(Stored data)
- Opening Delimiter -
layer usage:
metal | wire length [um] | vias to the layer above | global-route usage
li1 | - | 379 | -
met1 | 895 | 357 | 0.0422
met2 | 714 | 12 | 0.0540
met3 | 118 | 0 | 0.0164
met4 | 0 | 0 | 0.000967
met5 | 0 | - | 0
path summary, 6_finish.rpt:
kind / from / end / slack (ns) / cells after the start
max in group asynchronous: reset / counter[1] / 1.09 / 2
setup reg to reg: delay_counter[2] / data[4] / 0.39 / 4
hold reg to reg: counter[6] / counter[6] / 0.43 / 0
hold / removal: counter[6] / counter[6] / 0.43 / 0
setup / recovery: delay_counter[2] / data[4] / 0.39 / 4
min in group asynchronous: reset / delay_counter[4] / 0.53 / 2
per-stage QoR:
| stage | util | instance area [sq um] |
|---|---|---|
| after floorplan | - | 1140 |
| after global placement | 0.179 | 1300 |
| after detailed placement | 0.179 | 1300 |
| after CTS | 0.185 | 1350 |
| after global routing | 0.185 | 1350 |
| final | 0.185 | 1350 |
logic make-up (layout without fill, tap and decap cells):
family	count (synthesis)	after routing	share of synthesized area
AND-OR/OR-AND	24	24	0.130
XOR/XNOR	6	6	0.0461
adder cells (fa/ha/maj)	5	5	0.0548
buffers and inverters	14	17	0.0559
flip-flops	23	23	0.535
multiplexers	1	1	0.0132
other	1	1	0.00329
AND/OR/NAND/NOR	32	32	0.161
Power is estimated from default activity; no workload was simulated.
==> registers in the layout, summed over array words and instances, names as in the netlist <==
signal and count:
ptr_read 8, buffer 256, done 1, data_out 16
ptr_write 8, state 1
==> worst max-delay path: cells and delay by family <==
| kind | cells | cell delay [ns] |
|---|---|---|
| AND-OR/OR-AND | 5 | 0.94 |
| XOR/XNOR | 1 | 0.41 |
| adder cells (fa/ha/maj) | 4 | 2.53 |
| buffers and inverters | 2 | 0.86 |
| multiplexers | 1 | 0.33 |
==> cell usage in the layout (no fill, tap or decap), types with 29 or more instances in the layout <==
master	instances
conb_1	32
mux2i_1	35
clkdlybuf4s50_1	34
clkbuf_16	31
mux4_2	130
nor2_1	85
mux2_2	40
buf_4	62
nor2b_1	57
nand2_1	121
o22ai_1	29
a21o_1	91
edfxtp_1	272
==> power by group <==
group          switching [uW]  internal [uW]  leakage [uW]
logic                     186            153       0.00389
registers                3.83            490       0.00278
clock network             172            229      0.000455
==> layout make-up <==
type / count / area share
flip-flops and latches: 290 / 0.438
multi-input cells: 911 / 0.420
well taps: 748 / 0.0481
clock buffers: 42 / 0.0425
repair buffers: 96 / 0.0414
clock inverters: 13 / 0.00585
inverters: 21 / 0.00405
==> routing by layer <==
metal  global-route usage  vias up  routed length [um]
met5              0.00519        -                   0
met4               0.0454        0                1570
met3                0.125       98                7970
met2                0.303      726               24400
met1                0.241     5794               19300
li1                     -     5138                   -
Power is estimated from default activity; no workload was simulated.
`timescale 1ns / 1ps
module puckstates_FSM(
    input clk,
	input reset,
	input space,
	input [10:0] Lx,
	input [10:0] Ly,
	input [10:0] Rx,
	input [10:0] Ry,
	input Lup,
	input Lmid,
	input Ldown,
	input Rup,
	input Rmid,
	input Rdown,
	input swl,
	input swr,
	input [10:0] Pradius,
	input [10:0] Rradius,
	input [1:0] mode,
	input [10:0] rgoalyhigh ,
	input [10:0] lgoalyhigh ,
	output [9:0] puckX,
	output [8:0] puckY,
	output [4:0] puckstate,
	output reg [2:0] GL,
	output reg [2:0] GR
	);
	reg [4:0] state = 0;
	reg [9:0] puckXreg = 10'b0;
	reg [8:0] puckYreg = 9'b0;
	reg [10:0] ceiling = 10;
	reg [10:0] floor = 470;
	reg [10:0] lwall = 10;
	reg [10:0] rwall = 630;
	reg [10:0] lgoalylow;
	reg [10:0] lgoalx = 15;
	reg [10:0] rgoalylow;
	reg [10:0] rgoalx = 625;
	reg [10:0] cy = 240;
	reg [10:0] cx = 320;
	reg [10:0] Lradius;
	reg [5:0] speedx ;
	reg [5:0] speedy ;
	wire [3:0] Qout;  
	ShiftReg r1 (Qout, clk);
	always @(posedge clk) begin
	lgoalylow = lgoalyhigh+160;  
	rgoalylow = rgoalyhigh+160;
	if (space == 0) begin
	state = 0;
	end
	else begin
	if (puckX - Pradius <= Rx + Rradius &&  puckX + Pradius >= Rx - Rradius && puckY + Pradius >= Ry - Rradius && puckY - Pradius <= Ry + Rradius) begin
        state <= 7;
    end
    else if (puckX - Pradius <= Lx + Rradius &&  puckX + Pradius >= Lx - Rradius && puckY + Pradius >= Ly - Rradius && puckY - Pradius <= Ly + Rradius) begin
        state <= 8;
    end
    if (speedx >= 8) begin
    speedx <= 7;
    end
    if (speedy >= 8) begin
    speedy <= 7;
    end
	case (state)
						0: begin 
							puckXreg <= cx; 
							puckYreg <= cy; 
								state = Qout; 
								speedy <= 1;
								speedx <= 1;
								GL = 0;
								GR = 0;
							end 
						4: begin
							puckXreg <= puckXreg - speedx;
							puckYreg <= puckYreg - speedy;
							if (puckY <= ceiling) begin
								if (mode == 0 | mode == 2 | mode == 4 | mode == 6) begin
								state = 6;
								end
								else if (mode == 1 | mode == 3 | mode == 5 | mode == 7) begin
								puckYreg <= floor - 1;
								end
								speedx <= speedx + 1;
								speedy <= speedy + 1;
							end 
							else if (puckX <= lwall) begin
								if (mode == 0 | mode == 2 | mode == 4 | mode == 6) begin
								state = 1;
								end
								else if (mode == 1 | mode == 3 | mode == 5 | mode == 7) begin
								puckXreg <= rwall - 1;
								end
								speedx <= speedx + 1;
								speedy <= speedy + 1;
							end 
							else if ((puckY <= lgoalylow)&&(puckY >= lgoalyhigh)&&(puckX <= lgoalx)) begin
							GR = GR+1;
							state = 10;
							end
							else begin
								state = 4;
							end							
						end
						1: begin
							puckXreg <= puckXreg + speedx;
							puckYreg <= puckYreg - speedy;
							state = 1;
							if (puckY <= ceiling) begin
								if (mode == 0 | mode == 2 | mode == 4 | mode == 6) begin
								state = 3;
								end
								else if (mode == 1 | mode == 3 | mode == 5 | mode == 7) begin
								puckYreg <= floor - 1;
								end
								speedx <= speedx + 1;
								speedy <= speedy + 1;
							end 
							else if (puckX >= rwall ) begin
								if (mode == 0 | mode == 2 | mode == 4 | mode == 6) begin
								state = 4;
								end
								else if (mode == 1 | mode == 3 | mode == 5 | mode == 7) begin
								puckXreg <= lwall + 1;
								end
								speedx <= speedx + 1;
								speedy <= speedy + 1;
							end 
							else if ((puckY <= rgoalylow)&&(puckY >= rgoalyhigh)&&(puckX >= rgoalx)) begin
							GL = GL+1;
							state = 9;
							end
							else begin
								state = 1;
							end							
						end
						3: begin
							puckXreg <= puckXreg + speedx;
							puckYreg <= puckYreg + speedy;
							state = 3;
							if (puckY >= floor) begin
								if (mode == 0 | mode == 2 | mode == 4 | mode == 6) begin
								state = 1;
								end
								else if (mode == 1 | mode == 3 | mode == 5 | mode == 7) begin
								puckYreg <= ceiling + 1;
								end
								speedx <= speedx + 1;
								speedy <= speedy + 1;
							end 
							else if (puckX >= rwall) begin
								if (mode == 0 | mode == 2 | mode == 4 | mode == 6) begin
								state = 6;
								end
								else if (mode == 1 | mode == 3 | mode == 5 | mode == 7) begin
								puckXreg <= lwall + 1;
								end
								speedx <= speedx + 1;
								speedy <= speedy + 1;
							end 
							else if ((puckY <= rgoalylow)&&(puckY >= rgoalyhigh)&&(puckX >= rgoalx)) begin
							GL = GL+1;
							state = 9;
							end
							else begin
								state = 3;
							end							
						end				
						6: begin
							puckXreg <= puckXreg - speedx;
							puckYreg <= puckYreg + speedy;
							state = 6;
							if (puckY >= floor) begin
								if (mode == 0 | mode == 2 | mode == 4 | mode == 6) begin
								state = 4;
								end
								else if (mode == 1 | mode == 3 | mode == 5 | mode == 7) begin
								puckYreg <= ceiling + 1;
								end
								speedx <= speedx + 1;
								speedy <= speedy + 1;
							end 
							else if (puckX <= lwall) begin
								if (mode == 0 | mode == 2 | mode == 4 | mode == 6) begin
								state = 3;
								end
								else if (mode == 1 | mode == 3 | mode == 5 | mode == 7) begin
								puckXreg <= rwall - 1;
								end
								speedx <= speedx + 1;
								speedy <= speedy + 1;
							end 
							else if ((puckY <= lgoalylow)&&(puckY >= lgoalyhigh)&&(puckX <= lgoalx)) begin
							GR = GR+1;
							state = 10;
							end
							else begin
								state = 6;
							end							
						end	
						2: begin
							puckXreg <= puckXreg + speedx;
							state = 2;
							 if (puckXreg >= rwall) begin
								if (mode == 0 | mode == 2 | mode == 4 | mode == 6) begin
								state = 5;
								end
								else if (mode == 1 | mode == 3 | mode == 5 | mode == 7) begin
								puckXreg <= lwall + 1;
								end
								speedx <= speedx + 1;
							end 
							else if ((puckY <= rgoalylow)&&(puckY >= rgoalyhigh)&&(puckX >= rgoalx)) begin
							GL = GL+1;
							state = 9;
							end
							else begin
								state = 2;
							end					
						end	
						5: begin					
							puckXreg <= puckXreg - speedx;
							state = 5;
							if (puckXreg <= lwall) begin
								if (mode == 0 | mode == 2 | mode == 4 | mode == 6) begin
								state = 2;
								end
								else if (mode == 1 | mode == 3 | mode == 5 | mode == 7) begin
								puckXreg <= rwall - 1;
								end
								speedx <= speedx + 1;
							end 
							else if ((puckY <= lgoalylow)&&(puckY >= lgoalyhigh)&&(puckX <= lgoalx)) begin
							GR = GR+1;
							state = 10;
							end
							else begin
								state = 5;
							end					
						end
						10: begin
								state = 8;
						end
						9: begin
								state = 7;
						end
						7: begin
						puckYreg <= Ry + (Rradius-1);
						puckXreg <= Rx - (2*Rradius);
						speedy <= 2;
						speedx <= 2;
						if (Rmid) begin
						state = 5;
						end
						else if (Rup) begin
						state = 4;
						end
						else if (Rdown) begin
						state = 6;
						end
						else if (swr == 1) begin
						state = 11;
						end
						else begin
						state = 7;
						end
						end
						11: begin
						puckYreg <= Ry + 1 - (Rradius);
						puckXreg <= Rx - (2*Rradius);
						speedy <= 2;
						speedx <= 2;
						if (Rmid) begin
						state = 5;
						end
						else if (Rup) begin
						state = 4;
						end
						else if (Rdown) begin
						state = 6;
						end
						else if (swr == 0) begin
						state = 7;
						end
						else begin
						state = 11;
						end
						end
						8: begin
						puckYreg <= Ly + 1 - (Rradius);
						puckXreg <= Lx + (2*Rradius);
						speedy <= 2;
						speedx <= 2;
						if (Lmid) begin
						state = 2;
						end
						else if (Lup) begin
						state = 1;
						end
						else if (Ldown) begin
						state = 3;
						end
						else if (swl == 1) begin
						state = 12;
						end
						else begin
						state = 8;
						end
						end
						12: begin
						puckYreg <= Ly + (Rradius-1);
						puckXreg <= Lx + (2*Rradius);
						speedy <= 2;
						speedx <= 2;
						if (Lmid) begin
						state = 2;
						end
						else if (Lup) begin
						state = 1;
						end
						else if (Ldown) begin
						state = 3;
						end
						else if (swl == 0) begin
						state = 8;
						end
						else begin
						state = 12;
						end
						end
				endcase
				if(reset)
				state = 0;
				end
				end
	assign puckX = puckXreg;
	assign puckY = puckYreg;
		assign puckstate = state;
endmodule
- Closing Delimiter -
→ **YOUR GOAL**
Count the lines above in which the string "registers" occurs. Give that number and nothing else.

→ **ANSWER**
2